Histone H3K9 Demethylase JMJD2B Plays a Role in LXRα-Dependent Lipogenesis

Ji-Hyun Kim  1 Dae Young Jung  1 Hye-Ran Kim  1 Myeong Ho Jung  1
Affiliations

Histone H3K9 Demethylase JMJD2B Plays a Role in LXRα-Dependent Lipogenesis

Ji-Hyun Kim et al. Int J Mol Sci. .

Abstract

Ligand-activated liver X receptor α (LXRα) upregulates the expression of hepatic lipogenic genes, which leads to triglyceride (TG) accumulation, resulting in nonalcoholic fatty liver disease (NAFLD). Thus, LXRα regulation may provide a novel therapeutic target against NAFLD. However, histone methylation-mediated epigenetic regulation involved in LXRα-dependent lipogenesis is poorly understood. In this study, we investigated the functional role of the histone demethylase Jumonji domain-containing protein 2B (JMJD2B) in LXRα-dependent lipogenesis. JMJD2B expression level was upregulated in HepG2 cells treated with LXRα agonist T0901317 or palmitate and the liver of mice administered with T0901317 or fed a high-fat diet. Knockdown of JMJD2B using siRNA abrogated T0901317-induced LXRα-dependent lipogenic gene expression and lowered intracellular TG accumulation.

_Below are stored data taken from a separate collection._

Source: an optimization exercise on an open RTL-to-GDS flow (aim: small area). Production flows keep margins and buffers that such runs may drop.
Function not checked in this run: the RTL went through the layout flow alone.

$ cat flow/run.sh
#!/bin/bash
# synth_recipe.tcl (not shown) runs the flow's synth.tcl, then flattens the netlist and writes it again
# the make line also repeats each setting of config.mk as NAME=value (left out here)
make -C /OpenROAD-flow-scripts/flow DESIGN_CONFIG=/design/flow/config.mk WORK_HOME=/design/flow/orfs CLKGATE_MAP_FILE= SYNTH_SCRIPT=/design/flow/synth_recipe.tcl finish
$ cat flow/config.mk
export PLATFORM = sky130hd
export DESIGN_NAME = processing_fsm
export DESIGN_NICKNAME = processing_fsm
export VERILOG_FILES = /design/flow/design.v
export SDC_FILE = /design/flow/constraint.sdc
export NUM_CORES = 4
export LEC_CHECK = 0
export CAP_MARGIN = 20
export CORE_MARGIN = 2
export CORE_UTILIZATION = 40
export SLEW_MARGIN = 20
$ cat flow/constraint.sdc
create_clock -name core_clock -period 7.0 [get_ports {clock}]
set_input_delay 1.4000 -clock core_clock [delete_from_list [all_inputs] [get_ports {clock}]]
set_output_delay 1.4000 -clock core_clock [all_outputs]
set_load 0.01 [all_outputs]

Conversely, overexpression of JMJD2B in HepG2 cells upregulated the expression of LXRα-dependent lipogenic genes, in line with increased intracellular TG levels. JMJD2B overexpression or T0901317 treatment induced the recruitment of JMJD2B and LXRα to LXR response elements (LXRE) in the promoter region of LXRα-target gene and reduced the enrichment of H3K9me2 and H3K9me3 in the vicinity of the LXRE. Furthermore, JMJD2B enhanced T0901317 or LXRα-induced transcriptional activities of reporters containing LXRE. A co-immunoprecipitation assay revealed that JMJD2B interacted with activated LXRα. Moreover, overexpression of JMJD2B in mice resulted in upregulation of hepatic LXRα-dependent lipogenic genes, consistent with development of hepatic steatosis. Taken together, these results indicate that JMJD2B plays a role in LXRα-mediated lipogenesis via removing the repressive histone marks, H3K9me2 and H3K9me3, at LXRE, which might contribute to hepatic steatosis.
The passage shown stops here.